The matter may be further complicated by Foxconn’s history of public relations nightmares. It is the world's largest electronics contractor manufacturer and the 3rd largest information technology company by revenue in the world.

If you own any of these products-- BlackBerry, iPad, iPhone, Kindle, PlayStation 4, Xbox One, Nokia and Wii U—you might own a Foxconn-manufactured product.

Yet Foxconn has been plagued by controversies relating to factory employees in China. A history of suicides-- blamed on working conditions-- provoked Foxconn into hiring Western PR companies. Despite that in, January 2012, about 150 Foxconn employees threatened to commit mass-suicide in protest.
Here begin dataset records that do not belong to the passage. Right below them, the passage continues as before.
File: config.mk
export PLATFORM = sky130hd
export DESIGN_NAME = ma_tap_product
export DESIGN_NICKNAME = d
export VERILOG_FILES = /design/src/source/lsp_compose_pkg.sv /design/src/source/ma_tap_product.sv
export SDC_FILE = /design/constraint.sdc
export NUM_CORES = 1
export LEC_CHECK = 0
export ABC_AREA = 0
export BUFFER_PORTS_ARGS = -buffer_cell sky130_fd_sc_hd__buf_2
export CAP_MARGIN = 20
export CORE_MARGIN = 8
export CORE_UTILIZATION = 52
export CTS_CLUSTER_DIAMETER = 50
export DETAILED_ROUTE_END_ITERATION = 8
export PLACE_DENSITY = 0.7
export SLEW_MARGIN = 5
export SYNTH_ARGS = -nofsm -noshare
export SYNTH_HDL_FRONTEND = slang
export SYNTH_SLANG_ARGS = --single-unit
export TNS_END_PERCENT = 5
File: constraint.sdc
create_clock -name clk -period 6.85 [get_ports clk]
set_input_delay 1.37 -clock clk [delete_from_list [all_inputs] [get_ports clk]]
set_output_delay 1.37 -clock clk [all_outputs]
set_load 0.05 [all_outputs]
File: src/source/lsp_compose_pkg.sv
`default_nettype none

package lsp_compose_pkg;

	// Q15 fraction and Q31 accumulator
	typedef logic signed [15:0] q15_t;
	typedef logic signed [31:0] acc_t;

	typedef logic [3:0] elem_index_t;
	typedef logic [1:0] tap_index_t;
	typedef logic [1:0] table_sel_t;

	// Host table select codes
	localparam table_sel_t SEL_LSP_ELE   = 2'd0;
	localparam table_sel_t SEL_FG_SUM    = 2'd1;
	localparam table_sel_t SEL_FG        = 2'd2;
	localparam table_sel_t SEL_FREQ_PREV = 2'd3;

	localparam acc_t ACC_MAX = 32'sh7fff_ffff;
	localparam acc_t ACC_MIN = 32'sh8000_0000;
	localparam q15_t Q15_MIN = 16'sh8000;

	// Doubling product, only -1 * -1 can overflow
	function automatic acc_t l_mult(input q15_t a, input q15_t b);
		acc_t prod;
		if ((a == Q15_MIN) && (b == Q15_MIN))
		begin
			return ACC_MAX;
		end
		prod = acc_t'(a) * acc_t'(b);
		return prod <<< 1;
	endfunction

	// Saturating add, overflow when the signs agree and the result flips
	function automatic acc_t l_add(input acc_t a, input acc_t b);
		acc_t sum;
		sum = a + b;
		if ((a[31] == b[31]) && (sum[31] != a[31]))
		begin
			sum = a[31] ? ACC_MIN : ACC_MAX;
		end
		return sum;
	endfunction

endpackage

`default_nettype wire

File: src/source/ma_tap_product.sv
`default_nettype none

module ma_tap_product
	import lsp_compose_pkg::*;
(
	input  wire logic clk,
	input  wire q15_t freq_prev,
	input  wire q15_t fg,
	output acc_t      tap_product
);

	// freq_prev[k][j] * fg[k][j] in Q31
	always_ff @(posedge clk)
	begin
		tap_product <= l_mult(freq_prev, fg);
	end

endmodule

`default_nettype wire

==> flow_summary_export.csv <==
group,metric,value,unit
clocking,cts_sinks,32,
sta,fin_hold_ws,1500,ps
synth,synth_cells,1176,
cells_and_area,regArea,641,um2
placed_design,gp_congestion,0.893,
sta,period_share,97.7,%
worst_setup_path,required,7010,ps
worst_setup_path,endpoint_kind,"register",
global_route,grt_antenna_before_repair,0,
clocking,clock-root-buffer,"clkbuf_16",
synth,synth.cell_area,0.0107,mm2
route,vias,8288,
worst_hold_path,min_from,"fg[0]",
cells_and_area,fin_util,63.0,%
run_status,status,"finished clean",
sta,setup_ws,154,ps
route,vias_per_cell,5.16,
floorplan,io_pins,65,
synth,avgSynthCellArea,9.12,um2
synth,synth-edff-count,0,
clocking,cts_tree,"built",
sta,hold_viol,0,
worst_setup_path,crit_type,"input port to register",
floorplan,die_w,160,um
synth,synth_ff_type,"dfxtp_1",
sta,final.min_clock_period,6700,ps
sta,slew_headroom,68.3,%
run,maxCapViolations,0,
worst_hold_path,holdPathStages,3,
cells_and_area,final_area,0.0127,mm2
global_route,grt_use_total,22.1,%
global_route,grt_pass1_wl,45700,um
synth,synth_fp_nets,1545,
worst_setup_path,crit_fanout,17,
sta,finalMaxSlewViolations,0,
placed_design,dp_hpwl,23300,um
placed_design,io_buffers,64,
cells_and_area,multi_input_area,0.00900,mm2
route,drc,0,
sta,fmax,149,MHz
worst_setup_path,cp_slowest_stage_delay,530,ps
global_route,grt_pass1_vias,9550,
cells_and_area,antennaDiodeCount,0,
clocking,cts.htree.levels,2,
floorplan,rows,52,
floorplan,start_util,53.0,%
worst_setup_path,critPathMostFrequentCell,"fa_1",
clocking,ctsHoldBuffers,0,
route,dr.pass1.iters,5,
route,wl,26900,um
floorplan,die_y,160,um
synth,synthArstFlopShare,0,%
floorplan,core_region_area,0.0202,mm2
cells_and_area,reg_top3,"tap_product x32",
sta,setup_viol,0,
cells_and_area,drive_above_1_share,20.1,%
route,routedWlPerCell,16.7,um
worst_hold_path,hold_end,"tap_product[1]$_SDFF_PP1_",
route,drtIter0Drc,429,
cells_and_area,syn2layout_area_growth,18.9,%
synth,synth_warnings,0,
route,postRouteAntennaNets,0,
floorplan,die-area,0.0255,mm2
cells_and_area,largest_register_ffs,32,
sta,worstMarginPinSlew,471,ps
worst_setup_path,critical_path_arrival,6860,ps
clocking,clockBufferDepth,2,
placed_design,placed_area,0.0124,mm2
cells_and_area,nets,1705,
worst_hold_path,worstHoldPathType,"input port to register",
cells_and_area,fillers,1704,
clocking,cts_buffers,5,
worst_setup_path,cp_cell_sequence,"clkbuf_4 -> and2_1 -> fa_1 -> inv_1 -> fa_1 -> fa_1 -> inv_1 -> fa_1 -> fa_1 -> inv_1 -> fa_1 -> inv_1 -> ha_4 -> buf_4 -> a221o_1 -> a31oi_4 -> o211ai_4 -> a2111oi_4 -> nor3_1 -> or3b_1",
clocking,clk_pin_slew_worst_paths,50,ps
worst_setup_path,crit_slowest_cell,"fa_1",
worst_setup_path,start_kind,"input port",
placed_design,place_ws,-295,ps
synth,synth_cell_type_count,54,
global_route,grt_overflow,0,
cells_and_area,largest-register,"tap_product",
synth,synth_seq_cells,32,
global_route,grt_max_degree,24,
synth,yosysSeqAreaShare,5.97,%
## cell type report
type | count | area share (%)
tap | 270 | 2.65
clock buffer | 5 | 0.981
clock inverter | 3 | 0.147
inverter | 291 | 8.57
timing repair buffer | 211 | 12.1
multi-input combinational | 795 | 70.6
sequential | 32 | 5.02
## Yosys cell counts (all sizes together) (7+ instances only)
master / count / share of area (%)
nand2b: 7 / 0.41
or2: 7 / 0.41
nor4: 17 / 0.99
o21ai: 20 / 0.93
and2: 119 / 6.9
inv: 290 / 10
xor2: 12 / 0.98
nor2: 19 / 0.69
ha: 80 / 9.3
fa: 256 / 48
dfxtp: 32 / 6.0
a21oi: 14 / 0.65
nand2: 148 / 5.2
xnor2: 19 / 1.6
a21o: 11 / 0.77
clkbuf: 55 / 1.9
## timing repair
action                     4_1_cts  5_1_grt
pin swaps                        0       22
setup endpoints to repair        1        9
setup buffers                    0        6
resized for setup                1       62
gates cloned                     0        0
## cells in the final DEF, fill, tap and decap left out, types with 17 or more instances in the layout
master   count
and2_1     117
buf_2       46
buf_4      150
dfxtp_1     32
fa_1       247
ha_1        70
inv_1      288
nand2_1    147
nor2_1      17
nor4_1      17
xnor2_1     19
## layer usage
metal / track usage (%) / share of wire [%]
met1: 25.0 / 39
met2: 42.1 / 53
met3: 3.03 / 4.4
met4: 7.03 / 3.7
met5: 0 / 0
## how the worst max path moves through the flow
stage                 start                         end  slack [ps]  depth (start not counted)
2_1_floorplan  freq_prev[5]  tap_product[30]$_SDFF_PP1_         -30                         22
3_3_place_gp          fg[2]  tap_product[31]$_SDFF_PP0_        -290                         21
3_5_place_dp   freq_prev[9]  tap_product[30]$_SDFF_PP1_        -300                         21
4_1_cts        freq_prev[9]  tap_product[30]$_SDFF_PP1_           8                         21
5_1_grt               fg[6]  tap_product[25]$_SDFF_PP1_         -50                         23
6_report              fg[2]  tap_product[30]$_SDFF_PP1_         150                         20
## metrics by stage
stage	std cells	TNS, ps
floorplan	1176	-29.5
global placement	1593	-1000
detailed placement	1593	-1190
CTS	1601	0
global route	1607	-120
finish	1607	0
## cell families (layout without fill, tap and decap cells)
| logic type | after synthesis | after routing | share of synthesized area, % |
|---|---|---|---|
| xor gates and xnor gates | 31 | 31 | 2.53 |
| DFF | 32 | 32 | 5.97 |
| adders and majority gates | 336 | 336 | 57.1 |
| buffers and inverters | 349 | 510 | 12.3 |
| AOI/OAI and AO/OA | 80 | 80 | 5.67 |
| and+or+nand+nor | 348 | 348 | 16.4 |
Bloomberg Business reported, “The suicides introduced Foxconn to most of the world in the worst terms imaginable—as an industrial monster that treats its workers like machines, leveraging masses of cheap labor, mainly 18-to-25-year-olds from rural areas, to make products like the iPhone at seemingly impossible prices. For Western consumers, the lost lives were an invitation to consider the real cost of their electronic playthings. For the image-conscious companies with which Foxconn does business, including IBM, Cisco, Microsoft, Nokia, Sony, Hewlett-Packard, and Apple, the suicides were a public-relations nightmare and a challenge to offshoring strategies essential to their bottom lines.”

Founder and Chairman Terry Gou, worth an estimated $5.9 billion and the richest man in Taiwan, didn’t help things with his tough guy manner. It takes a tough guy to run nearly 1 million workers in a single company but he has attracted unwanted attention with comments such as…



It some circles, think of Donald Trump in America, this tough talk may get you elected to high office. Japan, a country that was politically correct before “PC” was invented, does not embrace the same mentality. In fact, the culture tends to couch everything in terms of what’s good for all. This is a country where a manufacturer of headphones might sell under a slogan “Bringing purity of sound and joy to customers’ lives…for the betterment of mankind.”

On top of the clash of cultures, Japan knows while Foxconn is mainly an OEM (assembles electronics to be sold under other brand names), the Sharp brand could be valuable especially if Foxconn wants to sell its own brand of products. At $135 billion, Foxconn would become a new and powerful competitor to many other Japanese companies.

In Japanese parlance, it would be thoughtless-- and rude! -- for Sharp’s creditors to sell to a foreigner that would hurt Japan Inc. And if the banks did this for the money, for their own financial interest--without respecting the expected civic behavior-- they would probably be penalized by other Japanese conglomerates which would withdraw or withhold their banking business.

If we’ve convinced you the Foxconn deal is tempting but not likely, and it would be a radical (and foreboding) solution by Japan standards, then we can only add: it has about as much chance as hell freezing over.

Sharp and its creditors hope to reach a decision by Feb. 4th, when Sharp will announce its latest quarterly results. Then we will see if a real climate change has taken hold in Japan.

Go Foxconn Wants Sharp

Update Feb. 6th: HELL FREEZES OVER

Foxconn tells Reuters that acquisition is agreed and now "just process," making history as the largest deal of its kind (foreign take-over) with a Japanese CE supplier.

The deal-maker was a bid more than double the amount proposed by a state-backed fund, the Innovation Network Corp of Japan (INCJ). Reuters reports, "So many investors were surprised to see an overseas firm gain the upper hand over a state fund and Sharp's shares shot up 17%..."

Sharp Chief Executive Kozo Takahashi confirms the company is focusing on talks with Foxconn, although he denies having officially designated Foxconn as the preferred bidder. Can the deal still drift south?

Yes, it can still fail but it is less likely as now failure involves loss of face with Foxconn, Taiwan industry and even global industry.

The historic acquisition doesn't just validate Foxconn, but serves as a testimony to the tremendous financial pressure on Japan's once-thriving consumer electronics realm. If the deal succeeds in the long term, it might shift Japanese attitudes toward foreign investment.